Data ::
____________
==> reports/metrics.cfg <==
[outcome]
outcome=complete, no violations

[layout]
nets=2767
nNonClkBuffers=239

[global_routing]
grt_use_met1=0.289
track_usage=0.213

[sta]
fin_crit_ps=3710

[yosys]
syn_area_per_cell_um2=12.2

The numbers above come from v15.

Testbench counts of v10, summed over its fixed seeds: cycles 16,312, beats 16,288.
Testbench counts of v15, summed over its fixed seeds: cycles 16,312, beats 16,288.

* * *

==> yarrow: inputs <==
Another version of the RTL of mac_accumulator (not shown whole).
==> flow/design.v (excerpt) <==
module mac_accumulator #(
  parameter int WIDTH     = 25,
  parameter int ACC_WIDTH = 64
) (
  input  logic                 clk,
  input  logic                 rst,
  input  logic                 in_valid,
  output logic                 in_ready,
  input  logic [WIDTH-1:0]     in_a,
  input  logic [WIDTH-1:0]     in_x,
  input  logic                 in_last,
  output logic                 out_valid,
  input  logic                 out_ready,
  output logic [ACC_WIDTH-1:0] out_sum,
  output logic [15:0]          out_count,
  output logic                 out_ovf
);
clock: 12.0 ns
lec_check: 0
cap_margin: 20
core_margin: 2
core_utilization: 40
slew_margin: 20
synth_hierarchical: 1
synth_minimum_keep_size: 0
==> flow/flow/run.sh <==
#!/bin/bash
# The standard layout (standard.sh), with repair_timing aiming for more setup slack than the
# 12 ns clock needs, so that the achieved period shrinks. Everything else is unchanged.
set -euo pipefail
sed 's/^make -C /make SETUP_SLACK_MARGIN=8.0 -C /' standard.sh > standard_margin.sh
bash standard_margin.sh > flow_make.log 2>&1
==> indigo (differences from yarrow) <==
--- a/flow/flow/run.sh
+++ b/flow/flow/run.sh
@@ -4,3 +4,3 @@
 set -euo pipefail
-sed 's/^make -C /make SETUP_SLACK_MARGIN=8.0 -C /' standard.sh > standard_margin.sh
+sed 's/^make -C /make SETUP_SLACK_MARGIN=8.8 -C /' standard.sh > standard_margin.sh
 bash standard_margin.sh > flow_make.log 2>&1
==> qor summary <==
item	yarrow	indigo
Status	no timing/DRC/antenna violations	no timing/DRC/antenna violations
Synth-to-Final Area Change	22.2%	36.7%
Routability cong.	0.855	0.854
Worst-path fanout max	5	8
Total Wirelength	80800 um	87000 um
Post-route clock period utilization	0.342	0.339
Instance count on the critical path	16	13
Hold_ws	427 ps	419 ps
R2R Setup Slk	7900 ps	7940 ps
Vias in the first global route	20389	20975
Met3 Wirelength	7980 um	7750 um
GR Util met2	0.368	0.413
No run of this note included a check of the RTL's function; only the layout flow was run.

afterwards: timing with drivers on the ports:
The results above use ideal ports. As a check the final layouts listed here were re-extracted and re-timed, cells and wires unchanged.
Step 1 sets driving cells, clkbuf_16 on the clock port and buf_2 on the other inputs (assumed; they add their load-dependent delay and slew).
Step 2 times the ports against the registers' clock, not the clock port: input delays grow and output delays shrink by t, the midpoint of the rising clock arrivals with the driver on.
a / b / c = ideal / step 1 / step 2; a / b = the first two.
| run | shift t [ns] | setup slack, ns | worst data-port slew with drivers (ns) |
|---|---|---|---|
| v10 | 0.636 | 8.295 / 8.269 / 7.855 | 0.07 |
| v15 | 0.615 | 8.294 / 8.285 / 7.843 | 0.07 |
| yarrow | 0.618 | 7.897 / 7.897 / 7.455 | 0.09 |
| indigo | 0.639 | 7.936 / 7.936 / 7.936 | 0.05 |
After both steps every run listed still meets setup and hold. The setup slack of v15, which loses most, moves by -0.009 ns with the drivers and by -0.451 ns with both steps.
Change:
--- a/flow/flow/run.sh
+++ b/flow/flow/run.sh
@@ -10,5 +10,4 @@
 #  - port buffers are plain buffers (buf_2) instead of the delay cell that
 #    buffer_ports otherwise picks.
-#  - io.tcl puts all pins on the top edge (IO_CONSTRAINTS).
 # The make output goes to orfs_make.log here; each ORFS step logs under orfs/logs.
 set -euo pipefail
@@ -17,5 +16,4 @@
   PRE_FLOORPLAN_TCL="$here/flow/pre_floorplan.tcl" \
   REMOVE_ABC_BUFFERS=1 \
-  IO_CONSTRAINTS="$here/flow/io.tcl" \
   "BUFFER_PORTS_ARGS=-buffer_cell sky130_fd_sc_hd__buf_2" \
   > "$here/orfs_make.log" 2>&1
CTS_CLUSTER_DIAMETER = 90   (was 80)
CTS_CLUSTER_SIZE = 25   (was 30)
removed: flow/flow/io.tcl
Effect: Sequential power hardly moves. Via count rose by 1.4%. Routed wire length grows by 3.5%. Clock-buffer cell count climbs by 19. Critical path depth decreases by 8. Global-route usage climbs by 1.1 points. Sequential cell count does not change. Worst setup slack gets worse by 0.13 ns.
Context: an optimization exercise on an open-source flow, tuned for small area, a short achievable clock period and few clock cycles per item. The choices shown serve that exercise and are no tape-out recipe.
In this exercise RTL edits were held to simulation tests only and were not proved equivalent to the original.

<file path="design.v">
package sw_pkg;
	localparam int PE_NUM = 8;
	localparam int PE_NUM_LOG = 4;
	localparam int MAX_T = 32;
	localparam int MAX_T_LOG = 6;
	localparam int SCORE_W = 12;
	localparam int VAL_W = 11;
	localparam int PARAM_W = 8;
	localparam int DEF_MATCH = 6;
	localparam int DEF_MISMATCH = 1;
	localparam int DEF_OPEN = 2;
	localparam int DEF_EXTEND = 1;
endpackage
`timescale 1ns/1ps
module sw_pe #(
	parameter int J = 1,
	parameter int WL = 8,
	parameter int W = 8
) (
	input  logic clk,
	input  logic rst_n,
	input  logic i_en,
	input  logic [1:0] i_s_base,
	input  logic [1:0] i_t_left,
	input  logic i_v_left,
	input  logic [WL-1:0] i_h_left,
	input  logic [WL-1:0] i_f_left,
	input  logic [WL-1:0] i_m_left,
	input  logic i_clear,
	input  logic i_fast,
	input  logic i_fast_hit,
	input  logic [sw_pkg::PARAM_W-1:0] i_ds1_next,
	input  logic [sw_pkg::PARAM_W-1:0] i_match_open,
	input  logic [sw_pkg::PARAM_W-1:0] i_match,
	input  logic [sw_pkg::PARAM_W:0] i_neg_mismatch,
	input  logic [sw_pkg::PARAM_W-1:0] i_open,
	input  logic [sw_pkg::PARAM_W-1:0] i_extend,
	output logic [1:0] o_t,
	output logic o_v,
	output logic [W-1:0] o_h,
	output logic [W-1:0] o_f,
	output logic [W-1:0] o_m
);
	localparam int PW = sw_pkg::PARAM_W;
	function automatic logic [W-1:0] sat_sub(input logic [W-1:0] a, input logic [PW-1:0] b);
		logic [W:0] d;
		d = {1'b0, a} - (W+1)'(b);
		sat_sub = d[W] ? '0 : d[W-1:0];
	endfunction
	function automatic logic uge(input logic [W-1:0] a, input logic [W-1:0] b);
		logic c;
		c = 1'b1;
		for (int i = 0; i < W; i++)
			c = (a[i] & ~b[i]) | ((a[i] | ~b[i]) & c);
		uge = c;
	endfunction
	function automatic logic [W-1:0] umax(input logic [W-1:0] a, input logic [W-1:0] b);
		umax = uge(b, a) ? b : a;
	endfunction
	logic [1:0] t_q;
	logic v_q;
	logic v_cur;
	logic [W-1:0] e_q;
	logic [W-1:0] ds;
	logic [W-1:0] f_in;
	logic [W-1:0] h;
	logic [W-1:0] ho;
	logic [W-1:0] e_n;
	logic [W-1:0] f_n;
	logic [W-1:0] h_n;
	logic act;
	always_ff @(posedge clk or negedge rst_n) begin
		if (!rst_n)
			v_q <= 1'b0;
		else
			v_q <= i_v_left;
	end
	always_ff @(posedge clk)
		t_q <= i_t_left;
	assign v_cur = (J == 1) ? (v_q | i_fast) : v_q;
	assign o_t = t_q;
	assign o_v = v_cur;
	assign act = v_cur & i_en;
	assign f_in = W'(i_f_left);
	if (J == 1) begin : g_first
		logic [W-1:0] ds_q;
		always_ff @(posedge clk)
			ds_q <= W'(i_ds1_next);
		assign ds = ds_q;
		always_comb begin
			if (!uge(e_q, ds)) begin
				h = ds;
				ho = sat_sub(ds, i_open);
			end else begin
				h = e_q;
				ho = sat_sub(e_q, i_open);
			end
		end
	end else begin : g_rest
		logic [W-1:0] ds_q;
		logic [W:0] ds_sum;
		logic sel_d;
		logic sel_e;
		assign ds_sum = (W+1)'(i_h_left) + ((i_t_left == i_s_base) ? (W+1)'(i_match)
			: {{(W-PW){i_neg_mismatch[PW]}}, i_neg_mismatch});
		always_ff @(posedge clk) begin
			if (J == 2 && i_fast)
				ds_q <= i_fast_hit ? W'(i_match) : '0;
			else
				ds_q <= ds_sum[W] ? '0 : ds_sum[W-1:0];
		end
		assign ds = ds_q;
		assign sel_d = uge(ds, e_q) & uge(ds, f_in);
		assign sel_e = uge(e_q, f_in);
		always_comb begin
			if (sel_d) begin
				h = ds;
				ho = sat_sub(ds, i_open);
			end else if (sel_e) begin
				h = e_q;
				ho = sat_sub(e_q, i_open);
			end else begin
				h = f_in;
				ho = sat_sub(f_in, i_open);
			end
		end
	end
	always_comb begin
		e_n = act ? umax(ho, sat_sub(e_q, i_extend)) : '0;
		if (J == 1)
			f_n = act ? ho : '0;
		else
			f_n = act ? umax(ho, sat_sub(f_in, i_extend)) : '0;
		h_n = act ? h : '0;
		if (J == 1 && i_fast) begin
			e_n = i_fast_hit ? W'(i_match_open) : '0;
			f_n = e_n;
			h_n = i_fast_hit ? W'(i_match) : '0;
		end
	end
	always_ff @(posedge clk)
		e_q <= e_n;
	if (J < sw_pkg::PE_NUM) begin : g_out
		always_ff @(posedge clk) begin
			o_h <= h_n;
			o_f <= f_n;
		end
	end else begin : g_noout
		assign o_h = '0;
		assign o_f = '0;
	end
	if (J == 1) begin : g_m1
		assign o_m = o_h;
	end else if (J < sw_pkg::PE_NUM) begin : g_m
		always_ff @(posedge clk)
			o_m <= umax(W'(i_m_left), h_n);
	end else begin : g_mlast
		always_ff @(posedge clk) begin
			if (i_clear)
				o_m <= '0;
			else
				o_m <= umax(umax(o_m, W'(i_m_left)), h_n);
		end
	end
endmodule
`timescale 1ns/1ps
module t_store (
	input  logic clk,
	input  logic i_we,
	input  logic [sw_pkg::MAX_T_LOG-2:0] i_waddr,
	input  logic [1:0] i_base,
	input  logic [sw_pkg::MAX_T_LOG-2:0] i_raddr,
	output logic [1:0] o_base,
	output logic [1:0] o_base0,
	output logic [1:0] o_base1
);
	logic [1:0] mem [0:sw_pkg::MAX_T-1];
	always_ff @(posedge clk) begin
		if (i_we)
			mem[i_waddr] <= i_base;
	end
	assign o_base = mem[i_raddr];
	assign o_base0 = mem[0];
	assign o_base1 = mem[1];
endmodule
`timescale 1ns/1ps
module pe_array (
	input  logic clk,
	input  logic rst_n,
	input  logic i_clear,
	input  logic [sw_pkg::PE_NUM*2-1:0] i_s,
	input  logic [sw_pkg::PE_NUM_LOG-1:0] i_s_len,
	input  logic [1:0] i_t_base,
	input  logic i_t_valid,
	input  logic i_fast,
	input  logic [3:0] i_fast_s,
	input  logic i_fast_en,
	input  logic [sw_pkg::PARAM_W-1:0] i_match_open,
	input  logic [sw_pkg::PARAM_W-1:0] i_match,
	input  logic [sw_pkg::PARAM_W-1:0] i_ds1_next,
	input  logic [sw_pkg::PARAM_W:0] i_neg_mismatch,
	input  logic [sw_pkg::PARAM_W-1:0] i_open,
	input  logic [sw_pkg::PARAM_W-1:0] i_extend,
	output logic [sw_pkg::VAL_W-1:0] o_result
);
	localparam int W = sw_pkg::VAL_W;
	localparam int NL = sw_pkg::PE_NUM_LOG;
	function automatic int wid(input int k);
		wid = (k <= 1) ? 8 : (k == 2) ? 9 : (k <= 4) ? 10 : 11;
	endfunction
	logic [1:0] t_chain [0:sw_pkg::PE_NUM];
	logic v_chain [0:sw_pkg::PE_NUM];
	logic [W-1:0] h_chain [0:sw_pkg::PE_NUM];
	logic [W-1:0] f_chain [0:sw_pkg::PE_NUM];
	logic [W-1:0] m_chain [0:sw_pkg::PE_NUM];
	logic [1:0] fast_hit;
	assign fast_hit[0] = (t_chain[1] == i_fast_s[1:0]) & i_fast_en;
	assign fast_hit[1] = (t_chain[1] == i_fast_s[3:2]);
	assign t_chain[0] = i_t_base;
	assign v_chain[0] = i_t_valid;
	assign h_chain[0] = '0;
	assign f_chain[0] = '0;
	assign m_chain[0] = '0;
	for (genvar k = 0; k < sw_pkg::PE_NUM; k++) begin : g_pe
		sw_pe #(.J(k + 1), .WL(wid(k)), .W(wid(k + 1))) u_pe (
			.clk        (clk),
			.rst_n      (rst_n),
			.i_en       (i_s_len > NL'(k)),
			.i_s_base   (i_s[2*k+1:2*k]),
			.i_t_left   (t_chain[k]),
			.i_v_left   (v_chain[k]),
			.i_h_left   (h_chain[k][wid(k)-1:0]),
			.i_f_left   (f_chain[k][wid(k)-1:0]),
			.i_m_left   (m_chain[k][wid(k)-1:0]),
			.i_clear    (i_clear),
			.i_fast     (i_fast),
			.i_fast_hit (fast_hit[k < 2 ? k : 1]),
			.i_match_open (i_match_open),
			.i_match    (i_match),
			.i_ds1_next (i_ds1_next),
			.i_neg_mismatch (i_neg_mismatch),
			.i_open     (i_open),
			.i_extend   (i_extend),
			.o_t        (t_chain[k+1]),
			.o_v        (v_chain[k+1]),
			.o_h        (h_chain[k+1][wid(k+1)-1:0]),
			.o_f        (f_chain[k+1][wid(k+1)-1:0]),
			.o_m        (m_chain[k+1][wid(k+1)-1:0])
		);
		if (wid(k + 1) < W) begin : g_pad
			assign h_chain[k+1][W-1:wid(k+1)] = '0;
			assign f_chain[k+1][W-1:wid(k+1)] = '0;
			assign m_chain[k+1][W-1:wid(k+1)] = '0;
		end
	end
	assign o_result = m_chain[sw_pkg::PE_NUM];
endmodule
`timescale 1ns/1ps
module sw_top (
	input  logic clk,
	input  logic rst_n,
	input  logic i_set_t,
	input  logic [sw_pkg::MAX_T_LOG-1:0] i_t_len,
	input  logic [1:0] i_t_base,
	input  logic i_t_valid,
	output logic o_t_ready,
	input  logic i_start_cal,
	input  logic [sw_pkg::PE_NUM*2-1:0] i_s,
	input  logic [sw_pkg::PE_NUM_LOG-1:0] i_s_len,
	input  logic [sw_pkg::PARAM_W-1:0] i_match,
	input  logic [sw_pkg::PARAM_W-1:0] i_mismatch,
	input  logic [sw_pkg::PARAM_W-1:0] i_gap_open,
	input  logic [sw_pkg::PARAM_W-1:0] i_gap_extend,
	input  logic i_param_valid,
	output logic o_busy,
	output logic signed [sw_pkg::SCORE_W-1:0] o_result,
	output logic o_valid
);
	localparam int TL = sw_pkg::MAX_T_LOG;
	localparam int PW = sw_pkg::PARAM_W;
	logic loading;
	logic loaded;
	logic calc;
	logic [TL-2:0] lenm1;
	logic [TL-2:0] wptr;
	logic [TL-1:0] cnt;
	logic [TL-2:0] lenm1_in;
	logic [sw_pkg::PE_NUM*2-1:0] s_q;
	logic [sw_pkg::PE_NUM_LOG-1:0] s_len_q;
	logic [PW-1:0] match_q;
	logic [PW-1:0] mismatch_q;
	logic [PW-1:0] open_q;
	logic [PW-1:0] extend_q;
	logic start;
	logic fast;
	logic [1:0] mem_base;
	logic [1:0] mem_base0;
	logic [1:0] mem_base1;
	logic playing;
	logic [PW-1:0] ds1_next;
	logic [PW-1:0] match_open;
	logic accept;
	logic last_accept;
	logic done;
	logic head_valid;
	logic [1:0] head_base;
	logic [sw_pkg::VAL_W-1:0] result;
	always_comb begin
		if (i_t_len == '0)
			lenm1_in = '0;
		else if (i_t_len > TL'(sw_pkg::MAX_T))
			lenm1_in = '1;
		else
			lenm1_in = (TL-1)'(i_t_len - TL'(1));
	end
	assign start = i_start_cal & loaded;
	assign fast = start & !i_param_valid;
	assign accept = loading & i_t_valid;
	assign last_accept = accept & (wptr == lenm1);
	assign done = calc & (cnt == {1'b0, lenm1} + TL'(8));
	assign playing = calc & (cnt <= {1'b0, lenm1});
	assign head_valid = fast ? (lenm1 != '0) : (start | playing);
	always_comb begin
		if (loading && wptr == '0)
			head_base = i_t_base;
		else if (fast)
			head_base = mem_base1;
		else if (playing)
			head_base = mem_base;
		else
			head_base = mem_base0;
	end
	logic [PW-1:0] ds1_fast;
	logic [PW-1:0] ds1_play;
	logic [PW-1:0] ds1_idle;
	assign ds1_fast = (mem_base1 == i_s[1:0]) ? match_q : '0;
	assign ds1_play = (mem_base == s_q[1:0]) ? match_q : '0;
	assign ds1_idle = (mem_base0 == i_s[1:0]) ? (i_param_valid ? i_match : match_q) : '0;
	always_comb begin
		if (fast)
			ds1_next = ds1_fast;
		else if (playing)
			ds1_next = ds1_play;
		else
			ds1_next = ds1_idle;
	end
	assign match_open = (match_q > open_q) ? match_q - open_q : '0;
	always_ff @(posedge clk or negedge rst_n) begin
		if (!rst_n) begin
			loading <= 1'b0;
			loaded <= 1'b0;
			calc <= 1'b0;
			cnt <= '0;
			o_busy <= 1'b0;
			o_valid <= 1'b0;
		end else begin
			o_valid <= done;
			o_busy <= i_set_t | start | (loading & !last_accept) | calc;
			if (i_set_t) begin
				loading <= 1'b1;
				loaded <= 1'b0;
			end else if (last_accept) begin
				loading <= 1'b0;
				loaded <= 1'b1;
			end
			if (start) begin
				calc <= 1'b1;
				cnt <= fast ? TL'(2) : TL'(1);
			end else if (done) begin
				calc <= 1'b0;
				cnt <= '0;
			end else if (calc) begin
				cnt <= cnt + TL'(1);
			end
		end
	end
	always_ff @(posedge clk) begin
		if (i_set_t) begin
			lenm1 <= lenm1_in;
			wptr <= '0;
		end else if (accept) begin
			wptr <= wptr + (TL-1)'(1);
		end
		if (i_start_cal) begin
			s_q <= i_s;
			s_len_q <= i_s_len;
		end
	end
	always_ff @(posedge clk or negedge rst_n) begin
		if (!rst_n) begin
			match_q <= PW'(sw_pkg::DEF_MATCH);
			mismatch_q <= PW'(sw_pkg::DEF_MISMATCH);
			open_q <= PW'(sw_pkg::DEF_OPEN);
			extend_q <= PW'(sw_pkg::DEF_EXTEND);
		end else if (i_param_valid) begin
			match_q <= i_match;
			mismatch_q <= i_mismatch;
			open_q <= i_gap_open;
			extend_q <= i_gap_extend;
		end
	end
	assign o_t_ready = loading;
	t_store u_t_store (
		.clk     (clk),
		.i_we    (loading),
		.i_waddr (wptr),
		.i_base  (i_t_base),
		.i_raddr (cnt[TL-2:0]),
		.o_base  (mem_base),
		.o_base0 (mem_base0),
		.o_base1 (mem_base1)
	);
	pe_array u_pe_array (
		.clk        (clk),
		.rst_n      (rst_n),
		.i_clear    (start),
		.i_s        (s_q),
		.i_s_len    (s_len_q),
		.i_t_base   (head_base),
		.i_t_valid  (head_valid),
		.i_fast     (fast),
		.i_fast_s   (i_s[3:0]),
		.i_fast_en  (i_s_len != '0),
		.i_match_open (match_open),
		.i_match    (match_q),
		.i_ds1_next (ds1_next),
		.i_neg_mismatch (-{1'b0, mismatch_q}),
		.i_open     (open_q),
		.i_extend   (extend_q),
		.o_result   (result)
	);
	assign o_result = {1'b0, result};
endmodule
</file>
____________
Work instruction ::
Lines with "yarrow": return each one from the data above.

Answer space ::
==> yarrow: inputs <==
==> indigo (differences from yarrow) <==
item	yarrow	indigo
| yarrow | 0.618 | 7.897 / 7.897 / 7.455 | 0.09 |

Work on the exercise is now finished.